Rettung durch Übernahme
Im Sommer 2025 kam Bewegung in die festgefahrene Situation. Eine Auffanglösung wurde umgesetzt: Eine neue Gesellschaft übernahm den Betrieb per 1. Juli. Mit diesem Schritt wurde die Grundlage für einen Neustart gelegt – allerdings nicht ohne Konsequenzen. Rund ein Viertel der Belegschaft verlor den Job, alte Schulden wurden nicht in die neue Struktur übernommen. Kurz darauf wurde auch öffentlich, dass ein neuer Eigentümer und eine neue Führung den Betrieb stabilisieren sollen. Der Fokus: schlankere Strukturen, klare Positionierung und wirtschaftliche Konsolidierung.
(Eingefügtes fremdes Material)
**src/sv/esept_pkg.sv**
```systemverilog
// Shared types and constants for the edge segment endpoint tracer.
// Used by esept_ctrl, esept_dp and edge_segment_endpoint_tracer_top.
package esept_pkg;

  localparam int unsigned CfgAw = 4;
  localparam logic [1:0] RegRows   = 2'd0;
  localparam logic [1:0] RegCols   = 2'd1;
  localparam logic [1:0] RegLabels = 2'd2;

  // Commands from the controller to the datapath.
  typedef struct packed {
    logic clr_step;     // clear one entry of marks and tables at clr address
    logic clr_rst;      // reset the clear counter
    logic scan_rst;     // reset scan position to (1,1)
    logic scan_adv;     // advance scan position
    logic rd_scan;      // read label and return mark at scan position
    logic start_walk;   // load walk position from scan, mark outward
    logic rd_nb;        // read neighbor at current offset
    logic nb_next;      // move to next neighbor offset
    logic nb_rst;       // reset neighbor offset
    logic take_nb;      // step to neighbor, mark in the active set
    logic mark_ret;     // mark walk position in return set, begin return walk
    logic rd_norm;      // read normal at walk position
    logic wr_first;     // write first-endpoint entry
    logic wr_second;    // write second-endpoint entry
    logic ret_phase;    // active mark set is the return set
  } cmd_t;

  // Status from the datapath to the controller.
  typedef struct packed {
    logic clr_done;
    logic scan_done;
    logic scan_hit;     // scan pixel is an edge not yet returned
    logic nb_last;      // current offset is the last of the eight
    logic nb_ok;        // neighbor is an edge not yet marked
  } stat_t;

endpackage

```
**src/sv/esept_ctrl.sv**
```systemverilog
// Controller state machine of the tracer: clear, scan, outward and return walks.
// Depends on esept_pkg.
module esept_ctrl import esept_pkg::*; (
  input  logic  clk_i,
  input  logic  rst_ni,
  input  logic  trace_start_i,
  input  stat_t stat_i,
  output cmd_t  cmd_o,
  output logic  busy_o
);

  localparam logic [3:0] SIdle   = 4'd0;
  localparam logic [3:0] SClear  = 4'd1;
  localparam logic [3:0] SScan   = 4'd2;
  localparam logic [3:0] SScanW  = 4'd3;
  localparam logic [3:0] SScanC  = 4'd4;
  localparam logic [3:0] SNbRd   = 4'd5;
  localparam logic [3:0] SNbW    = 4'd6;
  localparam logic [3:0] SNbC    = 4'd7;
  localparam logic [3:0] SEndRd  = 4'd8;
  localparam logic [3:0] SEndW   = 4'd9;
  localparam logic [3:0] SEndWr  = 4'd10;

  logic [3:0] state_q, state_d;
  logic       ret_q, ret_d;
  // Set by reset: the first clearing pass only zeroes the marks and tables and skips the scan.
  logic       boot_q, boot_d;

  always_comb begin
    state_d = state_q;
    ret_d = ret_q;
    boot_d = boot_q;
    cmd_o = '0;
    cmd_o.ret_phase = ret_q;
    case (state_q)
      SIdle: begin
        cmd_o.clr_rst = 1'b1;
        if (trace_start_i) state_d = SClear;
      end
      SClear: begin
        cmd_o.clr_step = 1'b1;
        cmd_o.scan_rst = 1'b1;
        if (stat_i.clr_done) begin
          boot_d = 1'b0;
          state_d = boot_q ? SIdle : SScan;
        end
      end
      SScan: begin
        if (stat_i.scan_done) state_d = SIdle;
        else begin
          cmd_o.rd_scan = 1'b1;
          state_d = SScanW;
        end
      end
      SScanW: state_d = SScanC;
      SScanC: begin
        if (stat_i.scan_hit) begin
          cmd_o.start_walk = 1'b1;
          cmd_o.nb_rst = 1'b1;
          ret_d = 1'b0;
          state_d = SNbRd;
        end else begin
          cmd_o.scan_adv = 1'b1;
          state_d = SScan;
        end
      end
      SNbRd: begin
        cmd_o.rd_nb = 1'b1;
        state_d = SNbW;
      end
      SNbW: state_d = SNbC;
      SNbC: begin
        if (stat_i.nb_ok) begin
          cmd_o.take_nb = 1'b1;
          cmd_o.nb_rst = 1'b1;
          state_d = SNbRd;
        end else if (!stat_i.nb_last) begin
          cmd_o.nb_next = 1'b1;
          state_d = SNbRd;
        end else begin
          state_d = SEndRd;
        end
      end
      SEndRd: begin
        cmd_o.rd_norm = 1'b1;
        if (!ret_q) cmd_o.mark_ret = 1'b1;
        state_d = SEndW;
      end
      SEndW: state_d = SEndWr;
      SEndWr: begin
        cmd_o.nb_rst = 1'b1;
        if (!ret_q) begin
          cmd_o.wr_first = 1'b1;
          ret_d = 1'b1;
          state_d = SNbRd;
        end else begin
          cmd_o.wr_second = 1'b1;
          cmd_o.scan_adv = 1'b1;
          ret_d = 1'b0;
          state_d = SScan;
        end
      end
      default: state_d = SIdle;
    endcase
  end

  always_ff @(posedge clk_i or negedge rst_ni) begin
    if (!rst_ni) begin
      state_q <= SClear;
      ret_q <= 1'b0;
      boot_q <= 1'b1;
    end else begin
      state_q <= state_d;
      ret_q <= ret_d;
      boot_q <= boot_d;
    end
  end

  assign busy_o = state_q != SIdle || trace_start_i;

endmodule

```
**config.mk**
```make
export PLATFORM = sky130hd
export DESIGN_NAME = esept_ctrl
export DESIGN_NICKNAME = d
export VERILOG_FILES = /design/src/sv/esept_pkg.sv /design/src/sv/esept_ctrl.sv
export SDC_FILE = /design/constraint.sdc
export NUM_CORES = 1
export LEC_CHECK = 0
export ABC_AREA = 0
export BUFFER_PORTS_ARGS = -buffer_cell sky130_fd_sc_hd__clkbuf_2
export CORE_MARGIN = 2
export CORE_UTILIZATION = 30
export CTS_CLUSTER_DIAMETER = 200
export DETAILED_ROUTE_END_ITERATION = 6
export HOLD_SLACK_MARGIN = 0.1
export PLACE_DENSITY = 0.51
export SLEW_MARGIN = 5
export SYNTH_ARGS = -nofsm -noshare
export SYNTH_HDL_FRONTEND = slang
export SYNTH_SLANG_ARGS = --single-unit
```
**constraint.sdc**
```tcl
create_clock -name clk_i -period 1.7 [get_ports clk_i]
set_input_delay 0.34 -clock clk_i [delete_from_list [all_inputs] [get_ports clk_i]]
set_output_delay 0.34 -clock clk_i [all_outputs]
set_load 0.01 [all_outputs]
```
==> summary.md, run 1 <==
| Metric | Value |
|---|---|
| Worst Setup Path Type | `reg2out` |
| Area of the mapped netlist | `approximately 570 um^2` |
| CTS Sinks | `6` |
| Master of the slowest instance on the critical path | `sky130_fd_sc_hd__dfrtp_1` |
| Total power per unit cell area | `roughly 1400 mW/mm^2` |
| Tmin final | `~1.7 ns` |
| Cell leakage power | `0.4263 nW` |
| Ordered cell list for the critical path | `and2b_1 -> a32oi_1 -> nor2_1 -> buf_2` |
| Cell family contributing the most delay on the critical path | `simple AND/OR/NAND/NOR gates` |
| Effective utilization at floorplan | `between 30 and 40%` |
| Average wire length per cell after detail routing | `12.09 um` |
| Number of cells traversed by the worst hold path | `2` |
| DIE HEIGHT | `~47 um` |
| Post-detailed-placement cell area | `around 690 um^2` |
| Via count | `661` |
| Initial antenna violation count | `0` |
| HP Class | `in2reg` |
| DIE WIDTH | `~47 um` |
| Max Slew Vio Count | `0` |
| Number of filler cells placed in the layout | `approximately 170` |
| RSZ-0062 raised after global routing | `true` |
| Power Total | `1.284 mW` |
| Hpwl dp | `between 1000 and 1500 um` |
| Cell variety after synth | `32` |
| Arrival time worst endpoint | `about 1.4 ns` |
| Startpoint of the lowest-slack register-to-register path | `state_q[2]$_DFFE_PN0P_` |
| Global Route Usage Sum | `14.21%` |
| Worst IR Drop VDD | `around 0.00066 V` |
| Final period util | `~100%` |
| Layout cells sized above 1 | `52.78%` |
| Finished Cell Area | `889.6 um^2` |
| Via count of the first global-routing pass | `between 500 and 600` |
| Worst setup skew after layout | `0.004936 ns` |
| Final nets | `117` |
| H-tree depth | `1` |
| Number of standard cells after synthesis | `72` |
| Congestion Overflow GR | `0` |
| Setup Viol. Count Final | `0` |
| Number of buffers on the longest clock path | `2` |
| Routability cong. | `0.8016` |
| Critical path fanouts, max | `5` |
| Clock buffers created by TritonCTS | `3` |
| Type of element launching the critical path | `flip-flop` |
| Antenna cells | `0` |
| Yosys warns | `0` |
| Hold EP | `boot_q$_DFFE_PN1P_` |
| Critical R2R Capture | `state_q[0]$_DFFE_PN1P_` |
| Post-route worst hold slack | `approximately 0.31 ns` |
| MaxCap Viol Count | `0` |
| Buffers and inverters on the worst path | `1` |
| Remaining routing DRC violations | `0` |
| Reg clk slew, reported paths | `roughly 0.05 ns` |
| DR pass1 iterations | `4` |
| Largest net degree at the start of global routing | `12` |
| Area of the die | `~0.0022 mm^2` |
| Residual antenna-violating net count after detailed routing | `0` |
| Register cell area after layout | `roughly 150 um^2` |
| Post-Route WL | `between 1500 and 2000 um` |
| Clock tree from TritonCTS | `built` |
| Core ar. | `between 0.0015 and 0.002 mm^2` |
| Final standard cell utilization of the core | `between 50% and 60%` |
| Clock root buffer | `sky130_fd_sc_hd__clkbuf_4` |
| Number of vias per cell | `approximately 5` |
| Port Buffer Count | `23` |
| FF-to-FF setup slack | `between 0.2 and 0.25 ns` |
| I/O pin total | `24` |
| First-pass GRT wire length | `2242 um` |
| Most common cell after layout, fill and taps aside | `sky130_fd_sc_hd__clkbuf_2` |
| Outcome | `finished, final reports clean` |
| Endpoint class of the critical path | `output port` |
| Clock latency reported for the late side of the worst-skew pair | `roughly 0.24 ns` |
| Average cell area after synthesis | `about 7.9 um^2` |
| Top library cells by usage in the layout, fill and taps aside | `sky130_fd_sc_hd__clkbuf_2, sky130_fd_sc_hd__buf_4, sky130_fd_sc_hd__nor2_1` |
| Max Clk Rate | `approximately 0.59 GHz` |
| Layout Area Growth over Synthesis | `57.30%` |
| Critical hold path startpoint | `stat_i[4]` |
| Required time at the endpoint of the critical path | `about 1.4 ns` |
| Crit. Startpoint | `state_q[2]$_DFFE_PN0P_` |
| Maximum cell stage delay along the critical path | `0.42 ns` |
| Actual transition at the worst max-transition pin | `around 0.26 ns` |
| Count of final hold-check violations | `0` |
| DRC marker count from the first detailed-route iteration | `12` |
| FF+latch count, synth | `6` |
| Multi-input gate area in the final layout | `roughly 410 um^2` |
| Logic depth of the worst register-to-register path | `6` |
| Mapped Nets | `80` |
| Rel. slew slack | `between 80% and 90%` |
| Number of cell rows | `15` |
| Seq/Total Area, Yosys | `a little over a quarter` |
Neuaufstellung und Strategie 26
Ein Jahr nach der Krise präsentiert sich das Unternehmen unter neuem Namen und mit angepasster Organisation. Aus der «Forster Swiss Home AG» wurde die «Forster Manufaktur AG». Das Management wurde teilweise neu besetzt, zentrale Bereiche wie Finanzen, IT und Vertrieb reorganisiert. Ziel ist es, die Marke wieder stärker auf Qualität und Handwerk auszurichten und gleichzeitig effizienter zu arbeiten.
Die Restrukturierung war tiefgreifend – und sie zeigt, dass die Krise nicht nur kurzfristig bewältigt, sondern strategisch genutzt wurde, um das Unternehmen neu zu positionieren.
Wie steht Forster heute da?
Ein Jahr nach dem Lohn-Schock ist die Situation stabilisiert, aber noch nicht sorgenfrei. Der Betrieb läuft weiter, die Produktion wurde gesichert, und die Marke besteht fort. Gleichzeitig bleiben offene Fragen: Die Reduktion der Belegschaft, der Vertrauensverlust bei Mitarbeitenden und Partnern sowie die wirtschaftliche Ausgangslage wirken nach. Die Krise hat gezeigt, wie verletzlich selbst traditionsreiche Industriebetriebe sind. Die Zukunft von Forster hängt nun davon ab, ob es gelingt, die neue Strategie nachhaltig umzusetzen – und verlorenes Vertrauen zurückzugewinnen.
Fazit
Die Ereignisse im Mai des Jahres 2025 markieren einen tiefen Einschnitt in der Geschichte von Forster. Was als Liquiditätsproblem begann, entwickelte sich innert Wochen zu einer existenziellen Krise. Heute steht das Unternehmen auf neuem Fundament – schlanker, vorsichtiger, aber auch unter Druck, den Neustart langfristig zu beweisen.